Mount Nimba Strict Nature Reserve lies within the Guinean Forests of West Africa Biodiversity Hotspot. It harbours an especially rich flora and fauna, and it is the home of more than 2000 vascular plant species, 680 vertebrate species, 132 of which are mammals, and to more than 2,500 invertebrate species. The reserve is a subject of biological surveys, because there are still large numbers of unknown species. Vertebrates endemic to the reserve include the Nimba viviparous toad, Lamotte's roundleaf bat, and Nimba otter shrew. Other rare and endangered animals found within the reserve include the West African lion, pygmy hippopotamus, zebra duiker, and a population of western chimpanzee that use stones for tools.
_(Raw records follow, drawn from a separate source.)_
**src/rtl/mfb_pkg.sv**
```systemverilog
package mfb_pkg;

  localparam int Columns = 128;
  localparam int Rows = 64;
  localparam int StoreBytes = 1024;

  typedef enum logic [2:0] {
    KIND_POINT = 3'd0,
    KIND_LINE  = 3'd1,
    KIND_RECT  = 3'd2,
    KIND_FILL  = 3'd3,
    KIND_READ  = 3'd4
  } kind_t;

  // One queued command as the back end sees it.
  typedef struct packed {
    logic [2:0]  kind;
    logic [11:0] x_first;
    logic [11:0] y_first;
    logic [11:0] x_second;
    logic [11:0] y_second;
    logic        dot_value;
    logic [7:0]  fill_byte;
    logic [9:0]  read_index;
  } cmd_t;

  typedef enum logic [2:0] {
    ST_IDLE,
    ST_CLEAR,
    ST_WALK,
    ST_RD,
    ST_WR,
    ST_RESULT
  } state_t;

endpackage

```
**src/rtl/mfb_front.sv**
```systemverilog
// Accepts command beats, drops unknown kinds and holds up to two commands.
module mfb_front (
  input  logic              clk,
  input  logic              rst_n,
  input  logic              in_valid,
  output logic              in_ready,
  input  mfb_pkg::cmd_t     in_cmd,
  output logic              q_valid,
  input  logic              q_ready,
  output mfb_pkg::cmd_t     q_cmd
);

  mfb_pkg::cmd_t slot_r [2];
  logic [1:0] count_r, count_nxt;
  logic       head_r, head_nxt, tail_r, tail_nxt;
  logic       push, pop, known;

  assign in_ready = (count_r != 2'd2);
  assign known    = (in_cmd.kind <= 3'(mfb_pkg::KIND_READ));
  assign push     = in_valid && in_ready && known;
  assign q_valid  = (count_r != 2'd0);
  assign pop      = q_valid && q_ready;
  assign q_cmd    = slot_r[head_r];

  always_comb begin
    count_nxt = count_r + 2'(push) - 2'(pop);
    head_nxt  = head_r ^ pop;
    tail_nxt  = tail_r ^ push;
  end

  always_ff @(posedge clk) begin
    if (!rst_n) begin
      count_r <= 2'd0;
      head_r  <= 1'b0;
      tail_r  <= 1'b0;
    end else begin
      count_r <= count_nxt;
      head_r  <= head_nxt;
      tail_r  <= tail_nxt;
    end
  end

  always_ff @(posedge clk) begin
    if (push) begin
      slot_r[tail_r] <= in_cmd;
    end
  end

endmodule

```
**config.mk**
```make
export PLATFORM = sky130hd
export DESIGN_NAME = mfb_front
export DESIGN_NICKNAME = d
export VERILOG_FILES = /design/src/rtl/mfb_pkg.sv /design/src/rtl/mfb_front.sv
export SDC_FILE = /design/constraint.sdc
export NUM_CORES = 1
export LEC_CHECK = 0
export BUFFER_PORTS_ARGS = -buffer_cell sky130_fd_sc_hd__buf_4
export CELL_PAD_IN_SITES_DETAIL_PLACEMENT = 0
export CELL_PAD_IN_SITES_GLOBAL_PLACEMENT = 1
export CORE_MARGIN = 3
export CORE_UTILIZATION = 30
export CTS_CLUSTER_SIZE = 20
export DETAILED_ROUTE_END_ITERATION = 10
export HOLD_SLACK_MARGIN = 0.06
export MAX_ROUTING_LAYER = met4
export PLACE_DENSITY = 0.68
export SYNTH_ARGS = -nofsm -noshare
export SYNTH_HDL_FRONTEND = slang
export SYNTH_SLANG_ARGS = --single-unit
```
**constraint.sdc**
```tcl
create_clock -name clk -period 5.3 [get_ports clk]
set_input_delay 1.06 -clock clk [delete_from_list [all_inputs] [get_ports clk]]
set_output_delay 1.06 -clock clk [all_outputs]
set_load 0.05 [all_outputs]
```
==> results of run 1 <==
## sequential cells by signal (all words and copies together) (netlist names), named ones only
register	count
tail_r	1
count_r	2
head_r	1
slot_r	140
## cells in the final DEF (no fill, tap or decap), types with 3 or more instances in the layout
| cell type | n |
|---|---|
| and2_1 | 3 |
| dfxtp_1 | 4 |
| buf_4 | 145 |
| clkbuf_1 | 3 |
| edfxtp_1 | 140 |
| mux2_1 | 7 |
| clkinv_2 | 5 |
| mux2_2 | 63 |
| clkbuf_16 | 17 |
## cell families after synthesis
logic type / synth area share
buf+inv: 0.00895
mux: 0.152
flops: 0.810
xor+xnor: 0.00330
simple gates: 0.0153
fa+ha+maj: 0.00471
compound gates: 0.00565
## power by group
part / internal (mW) / switching (mW) / total [mW]
Sequential: 1.39 / 0.103 / 1.49
Combinational: 0.434 / 0.789 / 1.22
Clock: 0.686 / 0.423 / 1.11
Total: 2.51 / 1.32 / 3.82
## final timing paths
kind | cells past startpoint | start | endpoint
min reg2reg | 2 | head_r | register
max | 2 | register | q_cmd[24]
max reg2reg | 3 | count_r[0] | slot_r[1][2]
min | 2 | head_r | register
## final cells by class
| type | instances | area share |
|---|---|---|
| inverters | 2 | 0.00104 |
| clock buffers | 20 | 0.0605 |
| well taps | 225 | 0.0390 |
| multi-input cells | 90 | 0.135 |
| flip-flops and latches | 145 | 0.597 |
| repair buffers | 145 | 0.151 |
| clock inverters | 12 | 0.0163 |
## cell usage after synthesis
cell type | number | area [um^2]
a31oi_4 | 1 | 21.3
and2_1 | 4 | 25.0
and2b_1 | 1 | 7.51
and3_1 | 1 | 6.26
buf_2 | 8 | 40.0
dfxtp_1 | 5 | 100
edfxtp_1 | 140 | 4200
ha_1 | 2 | 25.0
inv_1 | 2 | 7.51
mux2_1 | 7 | 78.8
mux2_2 | 63 | 709
mux2i_1 | 2 | 20.0
nand2_1 | 1 | 3.75
nand2_2 | 1 | 6.26
nand2b_1 | 1 | 6.26
nand2b_4 | 1 | 13.8
nor2b_1 | 1 | 6.26
o21ai_2 | 1 | 8.76
or2_1 | 1 | 6.26
xnor2_1 | 2 | 17.5
## per-stage QoR
| stage | setup slack (ns) | area (um^2) |
|---|---|---|
| floorplan | 1.71 | 5310 |
| global placement | 2.37 | 6660 |
| detailed placement | 2.33 | 6660 |
| CTS | 2.13 | 7220 |
| global route | 2.06 | 7220 |
| finish | 2.19 | 7220 |
## critical path, stage by stage (launching register included)
cell and delay [ns]:
dfxtp_4 0.98, mux2_2 0.43, buf_4 0.19
## metal layers
metal	part of all wire	GRT usage	vias up
met4	0.012	0.0371	0
met2	0.51	0.176	97
met1	0.42	0.121	1320
li1	-	-	1276
met5	0	-	-
met3	0.058	0.0400	10
==> flow_summary_export.csv, run 1 <==
group,metric,value,unit
outcome,status,"finished clean",
route,ant_nets,0,
placement,dp_hpwl,6.20,mm
global_routing,antenna_found_initial,0,
timing,finalSetupViolCount,0,
timing,max_freq,322,MHz
cts,post_cts.repair.setup_buffers,0,
placement,post-place-cells,607,
power_and_ir_drop,power_density,530,nW/um^2
synthesis,yosysWarnings,0,
floorplanning,dieArea,19300,um^2
cts,cts_tree,"done",
route,drc,0,
floorplanning,core_area,17300,um^2
cts,numCtsBuffers,17,
floorplanning,io-pin-count,146,
placement,place_congestion,0.714,
layout,diodes,0,
cts,clkSinkCount,145,
synthesis,synth_nets,321,
timing,finClkSkew,0.00480,ns
route,wire_per_inst,15.5,um
timing,grt_setup_unrepaired,"false",
timing,slew-limit-headroom,0.319,
cts,clock_path_buffers,2,
route,vias_per_cell,4.23,
global_routing,grt_pass1_vias,3030,
global_routing,grtUsageTotal,0.107,
placement,io_buffers,145,
layout,utilization,0.417,
timing,worst_slew_pin_slew,1.02,ns
timing,tns,0,ns
timing,hold_violations,0,
cts,cts_resized,0,
layout,syn2layout_area_growth,35.8,%
floorplanning,fp.dieH,139,um
critical_path,crit_path_max_fanout,70,
hold_path,hold_class,"register to register",
power_and_ir_drop,power.total,3.82,mW
layout,drive_above_1_share,0.585,
route,wl,9.89,mm
critical_path,cp-start-kind,"register",
synthesis,avgSynthCellArea,21.7,um^2
layout,multiInputGateArea,977,um^2
synthesis,syn_inst,245,
synthesis,seq_area_frac_synth,0.810,
layout,stdcell_count,639,
layout,seqCellArea,4310,um^2
timing,fin_crit_sh,0.587,
critical_path,setup.worst_path.end_class,"output port",
floorplanning,rows,48,
timing,slew_viol_final,0,
timing,period_needed,3.11,ns
route,via_count,2703,
global_routing,overflow,0,
critical_path,arrival,2.05,ns
route,dr.first_iter.drc_count,136,
critical_path,path_class,"register to output port",
global_routing,grt_first_pass_wirelength,15.5,mm
cts,ctsHoldBuffers,0,
layout,fin_nets,477,
run,cap_viol_max_count,0,
critical_path,critPathRequiredTime,4.24,ns
floorplanning,start_util,0.307,
cts,h-tree-depth,4,
synthesis,synth_seq_cells,145,
cts,path_clk_slew,0.05,ns
route,dr.pass1.iters,4,
floorplanning,chipWidth,139,um
power_and_ir_drop,irDropWorstVdd,0.256,mV
layout,fillCellCount,1587,
power_and_ir_drop,leakage,2.64,nW
cts,clock_latency,0.40,ns
critical_path,worst-r2r-setup-slack,3.21,ns
cts,cts_root_buffer,"clkbuf_16",
global_routing,grt_max_degree,71,
synthesis,yosys.cell_types.count,20,
synthesis,syn_area,5310,um^2
timing,timing.hold.ws,0.575,ns
No activity file was read; power rests on OpenSTA's default activity.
The reserve has been designated an Important Bird Area (IBA) by BirdLife International because it supports significant populations of many bird species.

Terrestrial ecoregions within the reserve include Western Guinean lowland forest, Guinean montane forest, Guinean forest-savanna mosaic, and West Sudanian savanna. The Nimba Range is a part of a distinct freshwater ecoregion with a high portion of endemic aquatic species.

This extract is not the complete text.